Background
Functional interaction networks, where edges connect genes likely to operate in the same biological process or pathway, can be inferred from CRISPR knockout screens in cancer cell lines. Genes with similar knockout fitness profiles across a sufficiently diverse set of cell line screens are likely to be co-functional, and these “coessentiality” networks are increasingly powerful predictors of gene function and biological modularity. While several such networks have been published, most use different algorithms for each step of the network construction process.
Results
In this study, we identify an optimal measure of functional interaction and test all combinations of options at each step—essentiality scoring, sample variance and covariance normalization, and similarity measurement—to identify best practices for generating a functional interaction network from CRISPR knockout data.
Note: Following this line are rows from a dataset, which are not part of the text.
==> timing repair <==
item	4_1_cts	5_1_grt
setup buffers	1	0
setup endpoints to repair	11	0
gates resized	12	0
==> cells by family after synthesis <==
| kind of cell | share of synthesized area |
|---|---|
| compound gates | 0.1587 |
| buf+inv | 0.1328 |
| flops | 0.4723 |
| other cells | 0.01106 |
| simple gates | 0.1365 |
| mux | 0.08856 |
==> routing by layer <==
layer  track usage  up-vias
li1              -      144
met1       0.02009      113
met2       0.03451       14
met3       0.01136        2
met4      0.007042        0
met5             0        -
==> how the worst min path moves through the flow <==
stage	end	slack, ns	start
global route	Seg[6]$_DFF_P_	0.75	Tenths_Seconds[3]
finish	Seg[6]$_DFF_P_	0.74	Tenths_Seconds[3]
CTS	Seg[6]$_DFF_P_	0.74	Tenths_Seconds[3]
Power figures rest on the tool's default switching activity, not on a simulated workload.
==> design/flow/design.v <==
module fsm_timer_soln #(parameter int unsigned N=256) (output logic READY, input logic CLK, START, RESET, N_RESET);
   typedef int unsigned state_t;
   state_t state=N-2;
   state_t next_state;
   always_comb begin : next_state_logic
      next_state = state;
      case (state)
      0:       next_state = (START == 1) ? 1 : 0;            
      (N-1):   next_state = (RESET == 1) ? 0 : (N-1);        
      default: next_state = (RESET == 1) ? 0 : (state + 1);  
      endcase
   end
   always_comb begin : output_logic
      case (state)
      (N-1):   READY = '1;
      default: READY = '0;
      endcase
   end
   always_ff @(posedge CLK or negedge N_RESET) begin : update_state
   if(~N_RESET) 
      state <= 0;
   else
      state <= next_state;
   end
endmodule
==> design/flow/run.sh <==
#!/bin/bash
# OpenROAD 26Q1-2900-gdf79404cd8, Yosys 0.63+post, stock flow scripts
make -C /OpenROAD-flow-scripts/flow DESIGN_CONFIG=/design/flow/config.mk WORK_HOME=/design/flow/orfs finish
==> design/flow/config.mk <==
export PLATFORM = sky130hd
export DESIGN_NAME = fsm_timer_soln
export DESIGN_NICKNAME = fsm_timer_soln
export VERILOG_FILES = /design/flow/design.v
export SDC_FILE = /design/flow/constraint.sdc
export NUM_CORES = 4
export LEC_CHECK = 1
export CORE_UTILIZATION = 30
==> design/flow/constraint.sdc <==
current_design fsm_timer_soln

set clk_period 6.6
set clk_io_pct 0.2

create_clock -name clk0 -period $clk_period [get_ports {CLK}]

set non_clock_inputs [all_inputs -no_clocks]
set_input_delay [expr $clk_period * $clk_io_pct] -clock clk0 $non_clock_inputs
set_output_delay [expr $clk_period * $clk_io_pct] -clock clk0 [all_outputs]
$ cat /design/flow/design.v
module fsm_timer #(parameter int unsigned N=4) (output logic RDY, input logic CLK, START, N_RESET);
   typedef enum int unsigned {READY='b001, STARTED='b010, STOPPED='b100} state_t;
   state_t state, next_state;
   int unsigned count=N-1;
   always_comb begin : next_state_logic
      next_state = state;
      case (state)
      READY:   next_state = (START == 1) ? STARTED : READY;
      STARTED: next_state = (count == 1) ? STOPPED : STARTED;
      STOPPED: next_state = READY;
      default: next_state = READY;
      endcase
   end
   always_comb begin : output_logic
      case (state)
      READY:   RDY = '0;
      STARTED: RDY = '0;
      STOPPED: RDY = '1;
      default: RDY = '0;
      endcase
   end
   always_ff @(posedge CLK or negedge N_RESET) begin : update_state
   if(~N_RESET) 
      state <= READY;
   else
      state <= next_state;
   end
   always_ff @(posedge CLK or negedge N_RESET) begin : update_count
	if(~N_RESET) 
	   count <= N-1;
	else
	   case (state)
	   READY:   count <= N-1;
	   STARTED: count <= count - 1;
	   STOPPED: ;
	   default: count <= N-1; 
           endcase
   end
endmodule
$ cat /design/flow/run.sh
#!/bin/bash
# OpenROAD 26Q1-2900-gdf79404cd8, Yosys 0.63+post, stock flow scripts
make -C /OpenROAD-flow-scripts/flow DESIGN_CONFIG=/design/flow/config.mk WORK_HOME=/design/flow/orfs finish
$ cat /design/flow/config.mk
export PLATFORM = sky130hd
export DESIGN_NAME = fsm_timer
export DESIGN_NICKNAME = fsm_timer
export VERILOG_FILES = /design/flow/design.v
export SDC_FILE = /design/flow/constraint.sdc
export NUM_CORES = 4
export LEC_CHECK = 1
export CORE_UTILIZATION = 40
$ cat /design/flow/constraint.sdc
current_design fsm_timer

set clk_period 4.5
set clk_io_pct 0.2

create_clock -name clk0 -period $clk_period [get_ports {CLK}]

set non_clock_inputs [all_inputs -no_clocks]
set_input_delay [expr $clk_period * $clk_io_pct] -clock clk0 $non_clock_inputs
set_output_delay [expr $clk_period * $clk_io_pct] -clock clk0 [all_outputs]
==> results.py <==
# Flow results
metrics = {
    "logic_synthesis": {
        "yosys_warnings": 1,
        "synth_seq_share_pct": 49.0,
        "synth_top_cell_by_area": "dfrtp_1",
        "synth_cells": 183,
        "area_leaders": "dfrtp_1 (45%), xnor2_1 (7.8%), nor2_1 (6.3%), dfstp_2 (4.4%), nor4_1 (3.1%)",
        "yosys.area.top_type_share_pct": 44.6,
        "ys_area_sq_mm": 0.00180,
        "async_flop_share_pct": 100,
        "ys_types": 37,
        "syn_area_sq_mm": 0.00180,
        "edf_count": 0,
        "ff_type": "dfrtp_1",
        "top_cells_by_count": "dfrtp_1 (32), nor2_1 (30), xnor2_1 (16), nor3_1 (11), nor4_1 (9)",
        "synth.avg_cell_area_sq_um": 9.81,
        "top_cell": "dfrtp_1",
        "ys_cells": 183,
        "ys_seq_elements": 35,
    },
    "cts": {
        "cts.clk_slew.worst_paths_ns": 0.08,
        "post_cts_resized": 0,
        "cts_buffers": 5,
        "root_buffer": "clkbuf_8",
        "cts_setup_buffers": 0,
        "numClockSinks": 35,
        "postCtsHoldBufs": 0,
        "cts_htree_levels": 2,
        "worstSkewPairLatency_ns": 0.28,
        "cts_tree": "yes",
        "clock_path_buffers": 2,
    },
    "drt": {
        "postRouteAntennaNets": 0,
        "wl_per_cell_um": 14.0,
        "drt_iter0_drc": 44,
        "drc": 0,
        "drtPass1Iterations": 4,
        "via_per_inst": 5.48,
        "routed_wl_um": 3340,
        "antenna_cells_inserted": 0,
        "num_vias": 1309,
    },
    "global_routing": {
        "gr-usage-all-layers_pct": 17.5,
        "grt_antenna_before_repair": 0,
        "grt_pass1_wl_um": 5960,
        "grt-ovfl-total": 0,
        "grt_max_degree": 36,
        "grt_pass1_vias": 1262,
    },
    "power_and_ir_drop": {
        "p_seq_share_pct": 55.0,
        "cellInternalPower_uw": 456,
        "vdd_drop_max_mv": 0.141,
        "power_per_cell_area_mw_per_mm2": 289,
        "p_switching_uw": 116,
        "swShare_pct": 20.3,
        "p_leak_uw": 0.000897,
        "total_power_uw": 572,
        "p_clk_share_pct": 43.6,
        "combPwrFrac_pct": 1.4,
    },
    "worst_setup_path": {
        "critical_path.top_delay_family": "flip-flops",
        "path_cells": "clkdlybuf4s50_1",
        "cp_num_buf_inv": 1,
        "rr_worst_depth": 5,
        "criticalPathCategory": "flip-flop to output port",
        "arrival_ns": 1.60,
        "end_kind": "output port",
        "slowest_stage": "dfrtp_1",
        "critical_path_required_ns": 3.60,
        "worstSetupPathDepth": 1,
        "start_kind": "flip-flop",
        "cp_max_fo": 20,
        "cp_slowest_stage_delay_ns": 0.73,
    },
    "final_timing": {
        "setup_violations": 0,
        "fin_crit_sh_pct": 55.6,
        "final_max_slew_viol_count": 0,
        "tightest_slew_ns": 0.762,
        "setup_tns_ns": 0,
        "finClkSkew_ns": 0.00996,
        "fin_crit_ns": 2.50,
        "hold_violations": 0,
        "slew_headroom_pct": 49.0,
        "rsz0062_at_grt": "no",
        "max_freq_ghz": 0.400,
    },
    "hold_path": {
        "min_path_type": "flip-flop to flip-flop",
        "holdPathStages": 1,
    },
    "floorplan": {
        "core-area_sq_mm": 0.00414,
        "pin_count": 4,
        "dieHeight_um": 69.0,
        "die_w_um": 69.0,
        "chip_area_sq_mm": 0.00476,
        "fp_util_pct": 43.3,
        "num_rows": 23,
    },
    "final_layout": {
        "areaGrowthSynthToFinish_pct": 10.3,
        "final_util_pct": 47.8,
        "stdcell_area_sq_mm": 0.00198,
        "instances_no_fill": 239,
        "fillCellCount": 399,
        "drive_gt1_share_pct": 13.2,
    },
    "flow_run": {
        "warnings": 26,
        "max_cap_violations": 0,
    },
    "placement": {
        "io_buffers": 3,
        "dp_hpwl_um": 2260,
        "dpl.cell_count": 231,
        "place_congestion": 0.913,
        "placed_cell_area_sq_mm": 0.00188,
    },
    "outcome": {
        "status": "complete, no violations",
    },
}
-- cell type report --
cell class,instances,area (sq um),share of cell area [%]
clock inverter,1,7.51,0.379
tap,50,62.6,3.16
clock buffer,7,96.3,4.86
timing repair buffer,5,45.0,2.27
inverter,4,15.0,0.758
multi-input combinational,137,875,44.2
sequential,35,880,44.4
-- cell families (layout without fill, tap and decap cells) --
kind of cell / count (synthesis) / in the layout / share of synthesized area (%)
mux: 1 / 1 / 0.558
compound gates: 27 / 27 / 9.48
buf+inv: 11 / 17 / 2.30
flops: 35 / 35 / 49.0
fa+ha+maj: 2 / 2 / 1.39
simple gates: 88 / 88 / 28.0
xor+xnor: 19 / 19 / 9.27
-- metal layers --
layer / part of all wire (%) / vias to the layer above / GRT usage (%)
met4: 1.0 / 0 / 2.04
met1: 53 / 627 / 30.9
met5: 0 / - / 0
met3: 5.1 / 5 / 4.17
met2: 40 / 22 / 22.7
li1: - / 655 / -
-- final timing paths --
path | start | endpoint | slack, ns
max | state[1]$_DFF_PN0_ | RDY | 2.00
min | count[10]$_DFFE_PN0N_ | count[10]$_DFFE_PN0N_ | 0.52
max reg2reg | count[12]$_DFFE_PN0N_ | state[2]$_DFF_PN0_ | 2.14
min reg2reg | count[10]$_DFFE_PN0N_ | count[10]$_DFFE_PN0N_ | 0.52
max in group asynchronous | N_RESET | count[0]$_DFFE_PN1N_ | 3.16
min in group asynchronous | N_RESET | state[2]$_DFF_PN0_ | 1.01
-- per-stage QoR --
| stage | setup WS (ns) | hold WS (ns) |
|---|---|---|
| 6_report | 2.00 | 0.519 |
| 3_5_place_dp | 2.14 | 0.509 |
| 2_1_floorplan | 2.51 | 0.466 |
| 5_1_grt | 1.93 | 0.532 |
| 3_3_place_gp | 2.18 | 0.505 |
| 4_1_cts | 1.99 | 0.518 |
-- power groups by stage --
| stage | combinational [uW] | sequential [uW] | clock [uW] |
|---|---|---|---|
| finish | 8.25 | 315 | 249 |
| global route | 10.3 | 314 | 264 |
| CTS | 8.92 | 315 | 254 |
-- cells in the final DEF, fill, tap and decap left out, types with 4 or more instances in the layout --
cell type  synthesis  routed
nor2_1            30      30
nand2_1            7       7
or4_1              4       4
nor4_2             4       4
a21oi_1            7       7
or3_1              5       5
xnor2_1           16      16
clkbuf_8           0       7
o21ai_0            8       8
nor4_1             9       9
inv_1              4       4
nor3_1            11      11
nand3_1            4       4
dfrtp_1           32      32
-- state kept, by name, indices dropped and copies added (netlist names) --
register and flops:
count 32, state 3
Power and IR drop assume default switching activity.
==> flow/run.sh <==
#!/bin/bash
# OpenROAD 26Q1-2900-gdf79404cd8, Yosys 0.63+post, stock flow scripts
make -C /OpenROAD-flow-scripts/flow DESIGN_CONFIG=/design/flow/config.mk WORK_HOME=/design/flow/orfs finish
==> flow/config.mk <==
export PLATFORM = sky130hd
export DESIGN_NAME = fsm_moore_soln
export DESIGN_NICKNAME = fsm_moore_soln
export VERILOG_FILES = /design/flow/design.v
export SDC_FILE = /design/flow/constraint.sdc
export NUM_CORES = 4
export LEC_CHECK = 1
export CORE_AREA = 10 10 70 70
export DIE_AREA = 0 0 80 80
==> flow/constraint.sdc <==
current_design fsm_moore_soln

set clk_period 1.5
set clk_io_pct 0.2

create_clock -name clk0 -period $clk_period [get_ports {clk}]

set non_clock_inputs [all_inputs -no_clocks]
set_input_delay [expr $clk_period * $clk_io_pct] -clock clk0 $non_clock_inputs
set_output_delay [expr $clk_period * $clk_io_pct] -clock clk0 [all_outputs]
We show that Bayes Factor and Ceres scores give the best results, that Ceres outperforms the newer Chronos scoring scheme, and that covariance normalization is a critical step in network construction. We further show that Pearson correlation, mathematically identical to ordinary least squares after covariance normalization, can be extended by using partial correlation to detect and amplify signals from “moonlighting” proteins which show context-dependent interaction with different partners.
Conclusions
We describe a systematic survey of methods for generating coessentiality networks from the Cancer Dependency Map data and provide a partial correlation-based approach for exploring context-dependent interactions.